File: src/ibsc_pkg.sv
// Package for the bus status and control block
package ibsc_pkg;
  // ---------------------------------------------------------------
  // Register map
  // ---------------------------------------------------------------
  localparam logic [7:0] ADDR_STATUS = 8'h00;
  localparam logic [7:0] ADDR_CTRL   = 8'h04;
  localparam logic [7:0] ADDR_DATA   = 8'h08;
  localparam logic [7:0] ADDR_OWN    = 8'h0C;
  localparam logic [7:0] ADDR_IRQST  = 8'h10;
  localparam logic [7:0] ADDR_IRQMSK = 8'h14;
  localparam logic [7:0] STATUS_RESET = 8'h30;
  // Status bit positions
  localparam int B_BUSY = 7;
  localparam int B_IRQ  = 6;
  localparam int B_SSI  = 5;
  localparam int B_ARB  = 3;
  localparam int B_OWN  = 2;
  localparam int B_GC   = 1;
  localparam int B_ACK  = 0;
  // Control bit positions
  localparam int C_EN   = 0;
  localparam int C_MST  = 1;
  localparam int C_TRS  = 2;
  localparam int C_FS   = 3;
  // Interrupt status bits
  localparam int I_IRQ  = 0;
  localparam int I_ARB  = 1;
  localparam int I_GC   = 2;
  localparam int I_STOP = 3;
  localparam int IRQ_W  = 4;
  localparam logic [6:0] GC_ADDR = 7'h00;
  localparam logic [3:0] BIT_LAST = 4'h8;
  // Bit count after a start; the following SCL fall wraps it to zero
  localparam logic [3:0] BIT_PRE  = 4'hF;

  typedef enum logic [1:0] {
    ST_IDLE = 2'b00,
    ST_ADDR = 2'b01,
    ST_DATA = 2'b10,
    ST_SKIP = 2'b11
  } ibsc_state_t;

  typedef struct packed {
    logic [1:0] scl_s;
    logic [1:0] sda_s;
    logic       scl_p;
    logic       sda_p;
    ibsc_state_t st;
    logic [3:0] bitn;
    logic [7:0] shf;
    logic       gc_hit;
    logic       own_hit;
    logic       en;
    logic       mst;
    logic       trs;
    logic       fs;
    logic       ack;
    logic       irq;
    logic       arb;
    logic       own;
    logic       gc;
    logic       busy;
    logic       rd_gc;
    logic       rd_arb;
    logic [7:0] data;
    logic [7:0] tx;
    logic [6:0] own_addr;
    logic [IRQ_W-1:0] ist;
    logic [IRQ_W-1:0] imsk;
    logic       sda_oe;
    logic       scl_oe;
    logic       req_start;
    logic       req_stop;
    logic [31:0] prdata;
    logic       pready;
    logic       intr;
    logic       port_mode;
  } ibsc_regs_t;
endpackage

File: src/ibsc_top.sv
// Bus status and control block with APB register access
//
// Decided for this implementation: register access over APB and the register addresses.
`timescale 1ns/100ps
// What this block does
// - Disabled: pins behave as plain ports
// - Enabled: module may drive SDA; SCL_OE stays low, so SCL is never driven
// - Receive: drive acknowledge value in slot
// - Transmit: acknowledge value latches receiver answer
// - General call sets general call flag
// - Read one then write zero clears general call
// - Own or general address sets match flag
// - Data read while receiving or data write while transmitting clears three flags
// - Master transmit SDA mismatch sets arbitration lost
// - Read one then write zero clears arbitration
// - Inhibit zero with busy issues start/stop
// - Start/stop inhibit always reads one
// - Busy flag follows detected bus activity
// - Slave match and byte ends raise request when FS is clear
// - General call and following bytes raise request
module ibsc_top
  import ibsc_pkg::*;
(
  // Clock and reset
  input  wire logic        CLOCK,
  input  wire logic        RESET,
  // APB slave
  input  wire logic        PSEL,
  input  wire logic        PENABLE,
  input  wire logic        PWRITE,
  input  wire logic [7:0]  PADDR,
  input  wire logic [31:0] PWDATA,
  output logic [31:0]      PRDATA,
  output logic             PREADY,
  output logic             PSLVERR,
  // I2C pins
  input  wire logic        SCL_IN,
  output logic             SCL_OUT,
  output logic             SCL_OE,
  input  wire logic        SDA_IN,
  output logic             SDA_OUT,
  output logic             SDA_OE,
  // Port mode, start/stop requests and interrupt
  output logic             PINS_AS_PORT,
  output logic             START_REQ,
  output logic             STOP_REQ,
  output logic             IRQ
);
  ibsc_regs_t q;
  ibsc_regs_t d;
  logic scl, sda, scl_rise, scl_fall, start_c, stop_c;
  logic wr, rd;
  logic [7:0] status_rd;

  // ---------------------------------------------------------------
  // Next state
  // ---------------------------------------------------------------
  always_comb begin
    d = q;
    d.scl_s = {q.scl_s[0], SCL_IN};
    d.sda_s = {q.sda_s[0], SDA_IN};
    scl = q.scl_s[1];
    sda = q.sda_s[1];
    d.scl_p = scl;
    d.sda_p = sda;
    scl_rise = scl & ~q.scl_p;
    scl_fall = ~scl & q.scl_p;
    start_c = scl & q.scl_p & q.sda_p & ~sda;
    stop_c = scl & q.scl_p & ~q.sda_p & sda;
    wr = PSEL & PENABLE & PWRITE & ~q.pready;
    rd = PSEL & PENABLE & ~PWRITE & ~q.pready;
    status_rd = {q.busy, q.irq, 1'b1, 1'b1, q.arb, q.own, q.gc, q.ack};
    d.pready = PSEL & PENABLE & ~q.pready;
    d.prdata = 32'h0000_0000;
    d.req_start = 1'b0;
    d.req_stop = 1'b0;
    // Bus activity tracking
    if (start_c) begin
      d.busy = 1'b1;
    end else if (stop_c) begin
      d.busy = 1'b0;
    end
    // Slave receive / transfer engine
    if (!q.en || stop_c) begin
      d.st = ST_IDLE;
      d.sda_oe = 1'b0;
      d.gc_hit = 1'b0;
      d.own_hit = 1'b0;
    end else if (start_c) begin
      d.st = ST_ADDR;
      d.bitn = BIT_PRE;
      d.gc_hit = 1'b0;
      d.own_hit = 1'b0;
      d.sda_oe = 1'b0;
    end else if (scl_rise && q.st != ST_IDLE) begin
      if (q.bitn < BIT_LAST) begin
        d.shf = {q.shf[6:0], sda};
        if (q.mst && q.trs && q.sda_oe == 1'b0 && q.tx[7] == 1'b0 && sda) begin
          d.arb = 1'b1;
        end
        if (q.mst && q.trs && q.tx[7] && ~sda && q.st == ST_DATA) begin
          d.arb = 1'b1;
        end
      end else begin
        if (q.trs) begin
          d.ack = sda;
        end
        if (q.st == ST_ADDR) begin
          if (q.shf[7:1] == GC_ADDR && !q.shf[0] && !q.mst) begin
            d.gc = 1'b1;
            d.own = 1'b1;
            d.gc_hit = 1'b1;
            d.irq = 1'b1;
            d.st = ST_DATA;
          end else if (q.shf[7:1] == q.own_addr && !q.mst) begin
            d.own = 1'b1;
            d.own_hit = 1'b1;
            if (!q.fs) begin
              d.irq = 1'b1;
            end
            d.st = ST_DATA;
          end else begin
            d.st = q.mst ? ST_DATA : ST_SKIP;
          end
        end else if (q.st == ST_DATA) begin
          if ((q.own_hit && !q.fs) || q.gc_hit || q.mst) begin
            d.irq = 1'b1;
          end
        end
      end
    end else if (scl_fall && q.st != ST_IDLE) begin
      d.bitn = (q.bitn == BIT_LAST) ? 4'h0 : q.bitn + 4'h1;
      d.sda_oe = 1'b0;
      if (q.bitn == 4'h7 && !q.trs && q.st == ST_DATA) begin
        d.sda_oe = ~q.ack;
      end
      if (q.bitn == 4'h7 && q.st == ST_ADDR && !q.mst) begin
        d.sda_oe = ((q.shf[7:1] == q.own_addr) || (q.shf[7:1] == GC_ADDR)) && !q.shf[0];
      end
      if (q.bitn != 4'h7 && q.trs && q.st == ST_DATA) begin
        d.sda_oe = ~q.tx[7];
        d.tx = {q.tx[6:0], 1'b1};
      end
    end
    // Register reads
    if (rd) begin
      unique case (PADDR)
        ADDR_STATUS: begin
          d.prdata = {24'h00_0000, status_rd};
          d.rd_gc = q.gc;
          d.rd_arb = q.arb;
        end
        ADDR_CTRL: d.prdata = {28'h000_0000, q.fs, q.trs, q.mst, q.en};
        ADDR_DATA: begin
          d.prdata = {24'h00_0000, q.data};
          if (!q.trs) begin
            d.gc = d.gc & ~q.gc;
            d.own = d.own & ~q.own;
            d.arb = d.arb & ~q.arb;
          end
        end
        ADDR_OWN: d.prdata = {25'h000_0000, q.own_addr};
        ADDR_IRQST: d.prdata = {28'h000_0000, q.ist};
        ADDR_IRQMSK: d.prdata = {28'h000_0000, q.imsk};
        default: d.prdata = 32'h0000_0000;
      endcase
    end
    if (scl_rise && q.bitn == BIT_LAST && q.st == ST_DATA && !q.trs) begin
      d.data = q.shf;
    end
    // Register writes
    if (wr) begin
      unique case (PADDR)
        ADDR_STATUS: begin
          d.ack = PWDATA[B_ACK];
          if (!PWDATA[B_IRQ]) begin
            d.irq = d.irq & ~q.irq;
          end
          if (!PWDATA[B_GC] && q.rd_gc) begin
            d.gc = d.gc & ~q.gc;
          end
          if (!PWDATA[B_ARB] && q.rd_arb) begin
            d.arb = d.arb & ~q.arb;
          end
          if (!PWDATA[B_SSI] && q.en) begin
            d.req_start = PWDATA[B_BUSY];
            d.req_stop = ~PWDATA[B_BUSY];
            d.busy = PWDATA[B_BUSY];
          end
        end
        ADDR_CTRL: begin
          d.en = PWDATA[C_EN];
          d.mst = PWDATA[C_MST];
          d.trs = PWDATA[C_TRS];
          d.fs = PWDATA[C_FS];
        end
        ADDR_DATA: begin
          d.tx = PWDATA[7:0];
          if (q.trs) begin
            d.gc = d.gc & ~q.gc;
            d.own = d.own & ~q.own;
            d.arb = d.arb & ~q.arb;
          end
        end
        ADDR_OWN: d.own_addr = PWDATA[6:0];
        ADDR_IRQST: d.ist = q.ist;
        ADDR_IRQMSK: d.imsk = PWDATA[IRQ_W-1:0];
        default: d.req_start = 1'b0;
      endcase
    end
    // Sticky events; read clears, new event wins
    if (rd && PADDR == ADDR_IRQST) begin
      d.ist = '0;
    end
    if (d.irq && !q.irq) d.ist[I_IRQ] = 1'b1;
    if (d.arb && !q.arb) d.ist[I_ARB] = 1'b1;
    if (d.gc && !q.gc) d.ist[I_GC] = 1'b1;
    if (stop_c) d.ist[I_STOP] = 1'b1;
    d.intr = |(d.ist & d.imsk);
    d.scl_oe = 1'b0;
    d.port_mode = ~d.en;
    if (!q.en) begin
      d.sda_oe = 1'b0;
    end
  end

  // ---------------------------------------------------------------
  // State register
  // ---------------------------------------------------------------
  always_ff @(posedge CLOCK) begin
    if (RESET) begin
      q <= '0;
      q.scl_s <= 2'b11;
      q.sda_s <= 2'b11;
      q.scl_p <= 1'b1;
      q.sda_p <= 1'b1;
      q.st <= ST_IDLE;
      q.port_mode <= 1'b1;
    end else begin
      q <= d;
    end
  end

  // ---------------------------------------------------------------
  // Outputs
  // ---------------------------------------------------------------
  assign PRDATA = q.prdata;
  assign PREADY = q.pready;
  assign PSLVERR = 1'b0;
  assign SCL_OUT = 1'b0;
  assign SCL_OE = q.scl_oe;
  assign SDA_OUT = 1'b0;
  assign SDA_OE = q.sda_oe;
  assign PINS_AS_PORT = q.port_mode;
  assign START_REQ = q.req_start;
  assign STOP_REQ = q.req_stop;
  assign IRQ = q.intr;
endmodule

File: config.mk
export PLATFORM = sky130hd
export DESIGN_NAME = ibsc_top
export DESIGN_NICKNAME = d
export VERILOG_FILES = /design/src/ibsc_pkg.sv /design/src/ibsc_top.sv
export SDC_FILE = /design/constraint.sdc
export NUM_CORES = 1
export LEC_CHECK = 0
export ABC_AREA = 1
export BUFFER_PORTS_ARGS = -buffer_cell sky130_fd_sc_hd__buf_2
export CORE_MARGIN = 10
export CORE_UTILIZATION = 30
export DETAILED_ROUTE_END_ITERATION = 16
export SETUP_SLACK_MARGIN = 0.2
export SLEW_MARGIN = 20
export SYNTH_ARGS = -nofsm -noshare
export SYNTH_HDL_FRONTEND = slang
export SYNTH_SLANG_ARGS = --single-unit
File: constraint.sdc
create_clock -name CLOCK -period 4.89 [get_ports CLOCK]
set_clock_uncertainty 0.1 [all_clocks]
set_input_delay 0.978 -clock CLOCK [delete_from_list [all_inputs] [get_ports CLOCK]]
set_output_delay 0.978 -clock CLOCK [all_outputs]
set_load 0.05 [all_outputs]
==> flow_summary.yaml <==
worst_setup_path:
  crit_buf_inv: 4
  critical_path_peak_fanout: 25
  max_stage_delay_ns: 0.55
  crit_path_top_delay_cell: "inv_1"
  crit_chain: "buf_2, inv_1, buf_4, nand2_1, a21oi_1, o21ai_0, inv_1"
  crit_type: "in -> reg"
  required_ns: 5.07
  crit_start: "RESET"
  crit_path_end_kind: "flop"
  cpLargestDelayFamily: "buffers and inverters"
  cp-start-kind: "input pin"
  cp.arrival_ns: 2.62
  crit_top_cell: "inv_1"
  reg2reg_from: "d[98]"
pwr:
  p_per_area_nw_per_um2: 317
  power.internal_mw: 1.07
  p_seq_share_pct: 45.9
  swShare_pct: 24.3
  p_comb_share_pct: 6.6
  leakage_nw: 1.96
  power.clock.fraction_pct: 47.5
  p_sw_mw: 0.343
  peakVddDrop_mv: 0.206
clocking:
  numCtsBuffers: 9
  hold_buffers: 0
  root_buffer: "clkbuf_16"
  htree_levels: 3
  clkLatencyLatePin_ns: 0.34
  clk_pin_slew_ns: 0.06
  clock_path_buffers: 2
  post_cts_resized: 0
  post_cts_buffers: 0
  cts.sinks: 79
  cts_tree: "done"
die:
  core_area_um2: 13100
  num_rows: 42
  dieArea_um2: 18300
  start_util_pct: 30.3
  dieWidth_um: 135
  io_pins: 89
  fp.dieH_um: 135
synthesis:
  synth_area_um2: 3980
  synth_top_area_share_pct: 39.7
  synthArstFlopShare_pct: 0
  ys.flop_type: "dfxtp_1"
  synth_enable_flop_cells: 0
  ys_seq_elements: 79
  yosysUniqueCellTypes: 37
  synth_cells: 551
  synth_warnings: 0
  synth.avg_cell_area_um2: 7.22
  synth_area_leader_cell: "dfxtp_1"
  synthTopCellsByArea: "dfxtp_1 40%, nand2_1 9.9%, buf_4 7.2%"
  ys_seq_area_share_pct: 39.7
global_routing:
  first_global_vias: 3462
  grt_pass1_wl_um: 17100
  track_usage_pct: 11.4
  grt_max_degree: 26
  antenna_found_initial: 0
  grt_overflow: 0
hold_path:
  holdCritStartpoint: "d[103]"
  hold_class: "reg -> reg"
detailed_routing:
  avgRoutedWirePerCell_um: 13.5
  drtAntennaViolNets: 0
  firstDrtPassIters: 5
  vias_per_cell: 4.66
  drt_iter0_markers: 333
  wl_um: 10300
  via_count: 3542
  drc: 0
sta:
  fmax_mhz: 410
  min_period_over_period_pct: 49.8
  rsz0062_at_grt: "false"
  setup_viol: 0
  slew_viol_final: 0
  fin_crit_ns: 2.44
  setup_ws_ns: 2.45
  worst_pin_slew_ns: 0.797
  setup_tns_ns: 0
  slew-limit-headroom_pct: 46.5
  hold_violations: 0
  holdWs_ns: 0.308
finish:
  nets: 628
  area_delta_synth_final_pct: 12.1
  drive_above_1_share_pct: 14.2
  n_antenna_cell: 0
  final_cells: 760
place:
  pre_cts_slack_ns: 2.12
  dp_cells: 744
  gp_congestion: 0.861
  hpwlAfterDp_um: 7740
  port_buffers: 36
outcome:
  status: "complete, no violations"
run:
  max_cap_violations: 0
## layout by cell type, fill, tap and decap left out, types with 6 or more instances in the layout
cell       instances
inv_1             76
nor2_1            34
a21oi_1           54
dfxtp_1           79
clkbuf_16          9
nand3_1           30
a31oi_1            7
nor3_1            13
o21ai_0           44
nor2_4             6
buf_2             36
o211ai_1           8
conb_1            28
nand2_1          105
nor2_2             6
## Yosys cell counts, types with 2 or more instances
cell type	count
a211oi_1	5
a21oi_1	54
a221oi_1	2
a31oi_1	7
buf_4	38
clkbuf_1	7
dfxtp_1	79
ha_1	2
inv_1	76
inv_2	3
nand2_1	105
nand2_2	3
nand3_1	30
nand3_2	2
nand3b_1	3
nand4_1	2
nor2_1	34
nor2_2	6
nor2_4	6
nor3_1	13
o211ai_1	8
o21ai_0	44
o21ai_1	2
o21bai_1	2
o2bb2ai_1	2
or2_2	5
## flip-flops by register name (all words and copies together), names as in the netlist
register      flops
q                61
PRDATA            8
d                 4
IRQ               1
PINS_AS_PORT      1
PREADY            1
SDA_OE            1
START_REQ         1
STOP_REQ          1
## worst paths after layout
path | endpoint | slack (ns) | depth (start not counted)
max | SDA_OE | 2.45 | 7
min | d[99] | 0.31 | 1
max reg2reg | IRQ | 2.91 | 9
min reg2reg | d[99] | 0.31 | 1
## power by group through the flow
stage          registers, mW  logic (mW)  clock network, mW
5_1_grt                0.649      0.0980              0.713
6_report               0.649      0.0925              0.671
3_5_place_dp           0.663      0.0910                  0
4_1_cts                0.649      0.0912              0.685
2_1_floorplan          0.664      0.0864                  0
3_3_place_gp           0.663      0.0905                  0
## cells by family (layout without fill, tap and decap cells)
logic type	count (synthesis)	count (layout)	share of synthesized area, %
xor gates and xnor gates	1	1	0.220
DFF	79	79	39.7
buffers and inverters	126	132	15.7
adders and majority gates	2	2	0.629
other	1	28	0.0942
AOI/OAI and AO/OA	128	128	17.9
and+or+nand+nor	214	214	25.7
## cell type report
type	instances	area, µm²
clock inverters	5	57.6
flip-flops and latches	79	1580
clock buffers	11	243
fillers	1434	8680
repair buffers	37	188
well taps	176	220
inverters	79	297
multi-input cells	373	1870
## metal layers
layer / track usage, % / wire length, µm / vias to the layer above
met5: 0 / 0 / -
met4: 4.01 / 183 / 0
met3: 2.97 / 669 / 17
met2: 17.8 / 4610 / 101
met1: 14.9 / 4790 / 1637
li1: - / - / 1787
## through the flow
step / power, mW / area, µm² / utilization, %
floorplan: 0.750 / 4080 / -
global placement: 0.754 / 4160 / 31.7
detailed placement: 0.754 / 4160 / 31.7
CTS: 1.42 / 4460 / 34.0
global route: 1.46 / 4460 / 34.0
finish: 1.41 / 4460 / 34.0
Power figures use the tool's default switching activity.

*WORK TASK*:
Among the entries above, the lines between the ones containing "vias_per_cell: 4.66" and "area_delta_synth_final_pct: 12.1", inclusive, are to be transcribed exactly. No other line is to be given.

*SOLVED PROBLEM*:
  vias_per_cell: 4.66
  drt_iter0_markers: 333
  wl_um: 10300
  via_count: 3542
  drc: 0
sta:
  fmax_mhz: 410
  min_period_over_period_pct: 49.8
  rsz0062_at_grt: "false"
  setup_viol: 0
  slew_viol_final: 0
  fin_crit_ns: 2.44
  setup_ws_ns: 2.45
  worst_pin_slew_ns: 0.797
  setup_tns_ns: 0
  slew-limit-headroom_pct: 46.5
  hold_violations: 0
  holdWs_ns: 0.308
finish:
  nets: 628
  area_delta_synth_final_pct: 12.1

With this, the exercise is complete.